13736例孕中期唐氏综合征筛查结果分析

目的检测孕中期妇女血清中甲胎蛋白（AFP）、绒毛膜促性腺激素（HCG）和游离雌三醇（uE3）的含量，经试剂配套软件进行发病风险评价，探讨其在唐氏综合征筛查中的应用价值。方法应用酶联免疫法定量检测孕中期孕妇的血清标志物甲胎蛋白（AFPl、绒毛膜促性腺激素（HCG）和游离雌三醇（uE3），结合孕妇的年龄、孕周、体重等因素，利用配套软件进行对唐氏综合征的风险值进行评估。对筛查结果为高风险的孕妇进行遗传咨询，在知情同意情况下进行羊水细胞染色体检查，并对筛查的孕妇追踪到产后一个月。结果13736例孕15～20＋6周的妇女进行上述3项血清标记物检测，筛查出各类风险人群1017例，其中DS高风险728例、ONTD高风险138例、18三体高风险151例，在阳性孕妇中发现唐氏综合征5例、18三体4例、脑积水4例、左侧脑室扩张1例，低风险中发现唐氏综合征2例。

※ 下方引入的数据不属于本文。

==> src/include/dram_latency_map.svh <==
// Constants for the latency and I/O mode-register block: addresses, field positions, reset values, counts.
// Assumes it is included once through the package; holds definitions only.
// Function
// - Read latency decode with read inversion off.
// - Read latency decode with read inversion on.
// - Write latency set A decode.
// - Write latency set B decode.
// - Bit 6 picks write latency set.
// - Bit 7 enables write leveling.
// - Write leveling holds until cleared by write.
// - Writes and reads use write set-point copy.
// - Operation uses operating set-point copy only.
// - Burst 32 adds eight clocks to read precharge.
// - Read auto-precharge counts read-to-precharge cycles.
// - Write auto-precharge counts write-recovery cycles.
// - Latency register at 02h, field layout.
// - I/O register at 03h, field layout.
`ifndef DRAM_LATENCY_MAP_SVH
`define DRAM_LATENCY_MAP_SVH
`define MR_ADDR_W       6
`define MR_ADDR_LATENCY 6'h02
`define MR_ADDR_IOCFG   6'h03
`define LATENCY_RESET   8'h00
`define IOCFG_RESET     8'h31
`define RDLAT_MSB       2
`define RDLAT_LSB       0
`define WRLAT_MSB       5
`define WRLAT_LSB       3
`define WRLAT_SET_BIT   6
`define WLEV_BIT        7
`define PULLUP_CAL_BIT  0
`define POSTAMBLE_BIT   1
`define REPAIR_BIT      2
`define PULLDOWN_MSB    5
`define PULLDOWN_LSB    3
`define RD_INV_BIT      6
`define WR_INV_BIT      7
`define LAT_W           6
`define RTP_W           5
`define CNT_W           7
`define RDLAT_RESET     6'h06
`define WRLAT_RESET     6'h04
`define RTP_RESET       5'h08
`define BL32_EXTRA      7'h08
`define WRLAT_CODE_RSVD 3'h3
`endif

==> src/include/dram_latency_pkg.sv <==
// Types shared by the mode-register block and its helpers.
// Assumes the constant header is on the include path.
`default_nettype none
package dram_latency_pkg;
  `include "dram_latency_map.svh"

  typedef struct packed {
    logic [1:0][7:0]      lat_cfg;
    logic [1:0][7:0]      io_cfg;
    logic                 level_active;
    logic [7:0]           rdata;
    logic                 rvalid;
    logic                 violation;
    logic [`LAT_W-1:0]    rd_lat;
    logic [`LAT_W-1:0]    wr_lat;
    logic [`RTP_W-1:0]    rtp;
    logic                 wr_lat_rsvd;
  } top_state_type;

  typedef struct packed {
    logic [`CNT_W-1:0]    count;
    logic                 start;
  } timer_state_type;
endpackage
`default_nettype wire

==> src/include/lat_if.sv <==
// Carries the operating latency byte to the decoder and the decoded values back.
// Assumes one clock domain; all signals are combinational between modules.
`timescale 1ns/1ps
`default_nettype none
interface lat_if;
  import dram_latency_pkg::*;
  logic [7:0]          lat_byte;
  logic                rd_inv;
  logic [`LAT_W-1:0]   rd_lat;
  logic [`LAT_W-1:0]   wr_lat;
  logic [`RTP_W-1:0]   rtp;
  logic                wr_lat_rsvd;
  modport owner    (output lat_byte, output rd_inv, input rd_lat, input wr_lat, input rtp, input wr_lat_rsvd);
  modport decoder  (input lat_byte, input rd_inv, output rd_lat, output wr_lat, output rtp, output wr_lat_rsvd);
  modport consumer (input rtp);
endinterface
`default_nettype wire

==> src/verilog/dram_latency_mode_registers.sv <==
// Latency and I/O mode registers with dual set-point copies, decoded latencies and precharge placement.
// Assumes commands arrive as one-cycle strobes from controller logic on the same clock.
`timescale 1ns/1ps
`default_nettype none
module dram_latency_mode_registers
  import dram_latency_pkg::*;
(
  input  wire logic                  clk,
  input  wire logic                  rst_n,
  input  wire logic                  mrw_valid,
  input  wire logic                  mrr_valid,
  input  wire logic [`MR_ADDR_W-1:0] mr_addr,
  input  wire logic [7:0]            mr_wdata,
  input  wire logic                  write_set_point_select,
  input  wire logic                  operating_set_point_select,
  input  wire logic                  burst_32,
  input  wire logic                  read_ap_done,
  input  wire logic                  write_ap_done,
  input  wire logic [`LAT_W-1:0]     write_recovery_cycles,
  output var  logic [7:0]            mrr_rdata,
  output var  logic                  mrr_rvalid,
  output var  logic [`LAT_W-1:0]     read_latency_code,
  output var  logic [`LAT_W-1:0]     write_latency_code,
  output var  logic [`RTP_W-1:0]     read_to_precharge_cycles,
  output var  logic                  write_latency_reserved,
  output var  logic                  write_leveling_active,
  output var  logic                  command_violation,
  output var  logic                  read_inversion_enable,
  output var  logic                  write_inversion_enable,
  output var  logic [2:0]            pulldown_drive_strength,
  output var  logic                  repair_protection,
  output var  logic                  write_postamble_length,
  output var  logic                  pullup_calibration_point,
  output var  logic                  precharge_start
);
  top_state_type st_q;
  top_state_type st_d;
  lat_if         lif ();

  logic hit_lat;
  logic hit_io;
  logic clear_level;
  logic wr_sel;
  logic op_sel;
  logic [7:0] io_op;

  assign wr_sel   = write_set_point_select;
  assign op_sel   = operating_set_point_select;
  assign hit_lat  = (mr_addr == `MR_ADDR_LATENCY);
  assign hit_io   = (mr_addr == `MR_ADDR_IOCFG);
  assign clear_level = mrw_valid && hit_lat && !mr_wdata[`WLEV_BIT];

  // The decoder and the I/O field outputs see only the operating copy; read data comes from the write-selected copy.
  assign io_op        = st_q.io_cfg[op_sel];
  assign lif.lat_byte = st_q.lat_cfg[op_sel];
  assign lif.rd_inv   = io_op[`RD_INV_BIT];

  latency_decoder u_decoder (
    .lif (lif.decoder)
  );

  precharge_timer u_timer (
    .clk                   (clk),
    .rst_n                 (rst_n),
    .lif                   (lif.consumer),
    .burst_32              (burst_32),
    .read_ap_done          (read_ap_done),
    .write_ap_done         (write_ap_done),
    .write_recovery_cycles (write_recovery_cycles),
    .precharge_start       (precharge_start)
  );

  always_comb begin
    st_d           = st_q;
    st_d.rvalid    = 1'b0;
    st_d.violation = 1'b0;
    st_d.rd_lat    = lif.rd_lat;
    st_d.wr_lat    = lif.wr_lat;
    st_d.rtp       = lif.rtp;
    st_d.wr_lat_rsvd = lif.wr_lat_rsvd;
    if (st_q.level_active) begin
      // During leveling only the clearing write is honoured; anything else is flagged and dropped,
      // so a misbehaving controller cannot corrupt the latency state mid-training.
      if (clear_level) begin
        st_d.lat_cfg[wr_sel] = mr_wdata;
        st_d.level_active    = 1'b0;
      end else if (mrw_valid || mrr_valid) begin
        st_d.violation = 1'b1;
      end
    end else begin
      if (mrw_valid && hit_lat) begin
        st_d.lat_cfg[wr_sel] = mr_wdata;
        st_d.level_active    = mr_wdata[`WLEV_BIT];
      end
      if (mrw_valid && hit_io) begin
        // Repair protection is sticky; only reset clears it.
        st_d.io_cfg[wr_sel] = mr_wdata | (st_q.io_cfg[wr_sel] & 8'h04);
      end
      if (mrr_valid) begin
        st_d.rvalid = 1'b1;
        if (hit_lat) begin
          st_d.rdata = st_q.lat_cfg[wr_sel];
        end else if (hit_io) begin
          st_d.rdata = st_q.io_cfg[wr_sel];
        end else begin
          st_d.rdata = 8'h00;
        end
      end
    end
  end

  always_ff @(posedge clk or negedge rst_n) begin
    if (!rst_n) begin
      st_q.lat_cfg     <= {2{`LATENCY_RESET}};
      st_q.io_cfg      <= {2{`IOCFG_RESET}};
      st_q.level_active <= 1'b0;
      st_q.rdata        <= 8'h00;
      st_q.rvalid       <= 1'b0;
      st_q.violation    <= 1'b0;
      st_q.rd_lat       <= `RDLAT_RESET;
      st_q.wr_lat       <= `WRLAT_RESET;
      st_q.rtp          <= `RTP_RESET;
      st_q.wr_lat_rsvd  <= 1'b0;
    end else begin
      st_q <= st_d;
    end
  end

  // The I/O fields follow the operating copy; registered here so each output is a flop.
  logic [7:0] io_out_q;
  always_ff @(posedge clk or negedge rst_n) begin
    if (!rst_n) begin
      io_out_q <= `IOCFG_RESET;
    end else begin
      io_out_q <= io_op;
    end
  end

  assign mrr_rdata                = st_q.rdata;
  assign mrr_rvalid               = st_q.rvalid;
  assign read_latency_code        = st_q.rd_lat;
  assign write_latency_code       = st_q.wr_lat;
  assign read_to_precharge_cycles = st_q.rtp;
  assign write_latency_reserved   = st_q.wr_lat_rsvd;
  assign write_leveling_active    = st_q.level_active;
  assign command_violation        = st_q.violation;
  assign pullup_calibration_point = io_out_q[`PULLUP_CAL_BIT];
  assign write_postamble_length   = io_out_q[`POSTAMBLE_BIT];
  assign repair_protection        = io_out_q[`REPAIR_BIT];
  assign pulldown_drive_strength  = io_out_q[`PULLDOWN_MSB:`PULLDOWN_LSB];
  assign read_inversion_enable    = io_out_q[`RD_INV_BIT];
  assign write_inversion_enable   = io_out_q[`WR_INV_BIT];

  property p_rdlat_plain;
    @(posedge clk) disable iff (!rst_n)
    (!lif.rd_inv && lif.lat_byte[2:0] == 3'h7) |=> read_latency_code == 6'h24 && read_to_precharge_cycles == 5'h10;
  endproperty
  a_rdlat_plain: assert property (p_rdlat_plain) else $error("read latency code 7 without inversion not 36");

  property p_rdlat_inv;
    @(posedge clk) disable iff (!rst_n)
    (lif.rd_inv && lif.lat_byte[2:0] == 3'h1) |=> read_latency_code == 6'h0C && read_to_precharge_cycles == 5'h08;
  endproperty
  a_rdlat_inv: assert property (p_rdlat_inv) else $error("read latency code 1 with inversion not 12");

  property p_wrlat_set_a;
    @(posedge clk) disable iff (!rst_n)
    (!lif.lat_byte[`WRLAT_SET_BIT] && lif.lat_byte[5:3] == 3'h7) |=> write_latency_code == 6'h12;
  endproperty
  a_wrlat_set_a: assert property (p_wrlat_set_a) else $error("set A code 7 not 18");

  property p_wrlat_set_b;
    @(posedge clk) disable iff (!rst_n)
    (lif.lat_byte[`WRLAT_SET_BIT] && lif.lat_byte[5:3] == 3'h6) |=> write_latency_code == 6'h1E;
  endproperty
  a_wrlat_set_b: assert property (p_wrlat_set_b) else $error("set B code 6 not 30");

  property p_wrlat_reserved;
    @(posedge clk) disable iff (!rst_n)
    (!lif.lat_byte[`WRLAT_SET_BIT] && lif.lat_byte[5:3] == `WRLAT_CODE_RSVD) |=> write_latency_reserved;
  endproperty
  a_wrlat_reserved: assert property (p_wrlat_reserved) else $error("reserved set A code not flagged");

  property p_level_enter;
    @(posedge clk) disable iff (!rst_n)
    (mrw_valid && hit_lat && mr_wdata[`WLEV_BIT] && !write_leveling_active) |=> write_leveling_active;
  endproperty
  a_level_enter: assert property (p_level_enter) else $error("write leveling not entered");

  property p_level_hold;
    @(posedge clk) disable iff (!rst_n)
    (write_leveling_active && !clear_level) |=> write_leveling_active;
  endproperty
  a_level_hold: assert property (p_level_hold) else $error("write leveling left without clearing write");

  // A read during leveling must be dropped and flagged, never answered.
  property p_level_drop;
    @(posedge clk) disable iff (!rst_n)
    (write_leveling_active && mrr_valid && !clear_level) |=> command_violation && !mrr_rvalid;
  endproperty
  a_level_drop: assert property (p_level_drop) else $error("read honoured during write leveling");

  property p_write_copy;
    @(posedge clk) disable iff (!rst_n)
    (mrw_valid && hit_lat && !write_leveling_active) |=> st_q.lat_cfg[$past(wr_sel)] == $past(mr_wdata);
  endproperty
  a_write_copy: assert property (p_write_copy) else $error("write landed in wrong set-point copy");

  property p_inactive_copy;
    @(posedge clk) disable iff (!rst_n)
    (mrw_valid && hit_lat && wr_sel != op_sel && !write_leveling_active) ##1 $stable(op_sel)
      |=> $stable(read_latency_code) && $stable(write_latency_code);
  endproperty
  a_inactive_copy: assert property (p_inactive_copy) else $error("inactive copy changed operation");

  property p_read_back;
    @(posedge clk) disable iff (!rst_n)
    (mrr_valid && hit_lat && !write_leveling_active) |=> mrr_rvalid && mrr_rdata == $past(st_q.lat_cfg[wr_sel]);
  endproperty
  a_read_back: assert property (p_read_back) else $error("latency register read back wrong");

  property p_repair_sticky;
    @(posedge clk) disable iff (!rst_n)
    st_q.io_cfg[0][`REPAIR_BIT] |=> st_q.io_cfg[0][`REPAIR_BIT];
  endproperty
  a_repair_sticky: assert property (p_repair_sticky) else $error("repair protection cleared without reset");
endmodule
`default_nettype wire

==> src/verilog/latency_decoder.sv <==
// Decodes the operating latency byte into read latency, write latency and read-to-precharge clocks.
// Assumes the owner presents the operating set-point copy and its read inversion bit.
`timescale 1ns/1ps
`default_nettype none
module latency_decoder
  import dram_latency_pkg::*;
(
  lat_if.decoder lif
);
  logic [2:0] rd_code;
  logic [2:0] wr_code;

  assign rd_code = lif.lat_byte[`RDLAT_MSB:`RDLAT_LSB];
  assign wr_code = lif.lat_byte[`WRLAT_MSB:`WRLAT_LSB];

  always_comb begin
    lif.wr_lat_rsvd = 1'b0;
    unique case (rd_code)
      3'h0: begin lif.rd_lat = 6'h06; lif.rtp = 5'h08; end
      3'h1: begin lif.rd_lat = lif.rd_inv ? 6'h0C : 6'h0A; lif.rtp = 5'h08; end
      3'h2: begin lif.rd_lat = lif.rd_inv ? 6'h10 : 6'h0E; lif.rtp = 5'h08; end
      3'h3: begin lif.rd_lat = lif.rd_inv ? 6'h16 : 6'h14; lif.rtp = 5'h08; end
      3'h4: begin lif.rd_lat = lif.rd_inv ? 6'h1C : 6'h18; lif.rtp = 5'h0A; end
      3'h5: begin lif.rd_lat = lif.rd_inv ? 6'h20 : 6'h1C; lif.rtp = 5'h0C; end
      3'h6: begin lif.rd_lat = lif.rd_inv ? 6'h24 : 6'h20; lif.rtp = 5'h0E; end
      3'h7: begin lif.rd_lat = lif.rd_inv ? 6'h28 : 6'h24; lif.rtp = 5'h10; end
    endcase
    if (lif.lat_byte[`WRLAT_SET_BIT]) begin
      unique case (wr_code)
        3'h0: lif.wr_lat = 6'h04;
        3'h1: lif.wr_lat = 6'h08;
        3'h2: lif.wr_lat = 6'h0C;
        3'h3: lif.wr_lat = 6'h12;
        3'h4: lif.wr_lat = 6'h14;
        3'h5: lif.wr_lat = 6'h1A;
        3'h6: lif.wr_lat = 6'h1E;
        3'h7: lif.wr_lat = 6'h22;
      endcase
    end else begin
      unique case (wr_code)
        3'h0: lif.wr_lat = 6'h04;
        3'h1: lif.wr_lat = 6'h08;
        3'h2: lif.wr_lat = 6'h0A;
        3'h3: begin lif.wr_lat = 6'h00; lif.wr_lat_rsvd = 1'b1; end
        3'h4: lif.wr_lat = 6'h0C;
        3'h5: lif.wr_lat = 6'h0E;
        3'h6: lif.wr_lat = 6'h10;
        3'h7: lif.wr_lat = 6'h12;
      endcase
    end
  end
endmodule
`default_nettype wire

==> src/verilog/precharge_timer.sv <==
// Places the start of the internal precharge after a read or write burst with auto-precharge.
// Assumes the burst-end strobes are one-cycle pulses from logic on the same clock.
`timescale 1ns/1ps
`default_nettype none
module precharge_timer
  import dram_latency_pkg::*;
(
  input  wire logic               clk,
  input  wire logic               rst_n,
  lat_if.consumer                 lif,
  input  wire logic               burst_32,
  input  wire logic               read_ap_done,
  input  wire logic               write_ap_done,
  input  wire logic [`LAT_W-1:0]  write_recovery_cycles,
  output var  logic               precharge_start
);
  timer_state_type st_q;
  timer_state_type st_d;

  always_comb begin
    st_d = st_q;
    // A burst end that restarts the count also cancels the pulse the old count was about to give.
    st_d.start = (st_q.count == 7'h01) && !read_ap_done && !write_ap_done;
    if (st_q.count != 7'h00) begin
      st_d.count = st_q.count - 7'h01;
    end
    // A new burst end restarts the count; write wins if both arrive together.
    if (write_ap_done) begin
      st_d.count = {1'b0, write_recovery_cycles};
    end else if (read_ap_done) begin
      st_d.count = {2'b00, lif.rtp} + (burst_32 ? `BL32_EXTRA : 7'h00);
    end
  end

  always_ff @(posedge clk or negedge rst_n) begin
    if (!rst_n) begin
      st_q <= '0;
    end else begin
      st_q <= st_d;
    end
  end

  assign precharge_start = st_q.start;

  property p_read_count;
    @(posedge clk) disable iff (!rst_n)
    (read_ap_done && !write_ap_done && !burst_32 && lif.rtp == 5'h08)
      ##1 (!read_ap_done && !write_ap_done)[*8] |=> precharge_start;
  endproperty
  a_read_count: assert property (p_read_count) else $error("read precharge not placed after 8 clocks");

  property p_bl32_extra;
    @(posedge clk) disable iff (!rst_n)
    (read_ap_done && !write_ap_done && burst_32) |=> st_q.count == {2'b00, $past(lif.rtp)} + 7'h08;
  endproperty
  a_bl32_extra: assert property (p_bl32_extra) else $error("burst 32 did not add 8 clocks");

  property p_write_count;
    @(posedge clk) disable iff (!rst_n)
    write_ap_done |=> st_q.count == {1'b0, $past(write_recovery_cycles)} && !precharge_start;
  endproperty
  a_write_count: assert property (p_write_count) else $error("write recovery count not loaded");
endmodule
`default_nettype wire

结论孕中期应用母血三联生化指标进行产前筛查，对降低唐氏儿和神经管缺陷儿的出生率有着重要意义。

Screening results analysis on Down syndrome in 13736 case of middle period pregnancy

Objective To determine serum contents of maternal serum markers including alpha fetoprotein （AFP）, chorionic gonadotrophin （HCG） and unconjugated estriol （uE3） in mid-pregnancy women, and explore its clinical value in screening for Down syndrome （DS）.Methods ELISA was used to test the concentrations of AFP, HCG and uE3 in maternal serum. The morbidities of DS were calculated base on the results with supported software combining with factors of the maternal age, gestation age and weight. Hereditary consultation was provided for the high-risk pregnant women, amniocentesis was done under their agreements. Each case was followed till one month after the fetus birth.Results 1017 pregnancies among 13736 women of 15 to 20 plus 6 weeks pregnancy were screen positive, 728 pregnancies were detected at high risk for DS, 138 pregnancies were detected as high risk for open neural tube defects （ONTD）, 151 pregnancies were detected as high risk for trisomy 18. In the screening positive pregnancies, we found 5 cases ofDS, 4 cases of trisomy 18, 4 cases of hydrocephalus, 1 case of dilatation of ventricle, 2 cases of DS were found in the screening negative pregnancies.Conclusion The results in this paper indicate that triple screen test for middle period serum of pregnancy women is important for decreasing the birth rate of DS and neural tube defects.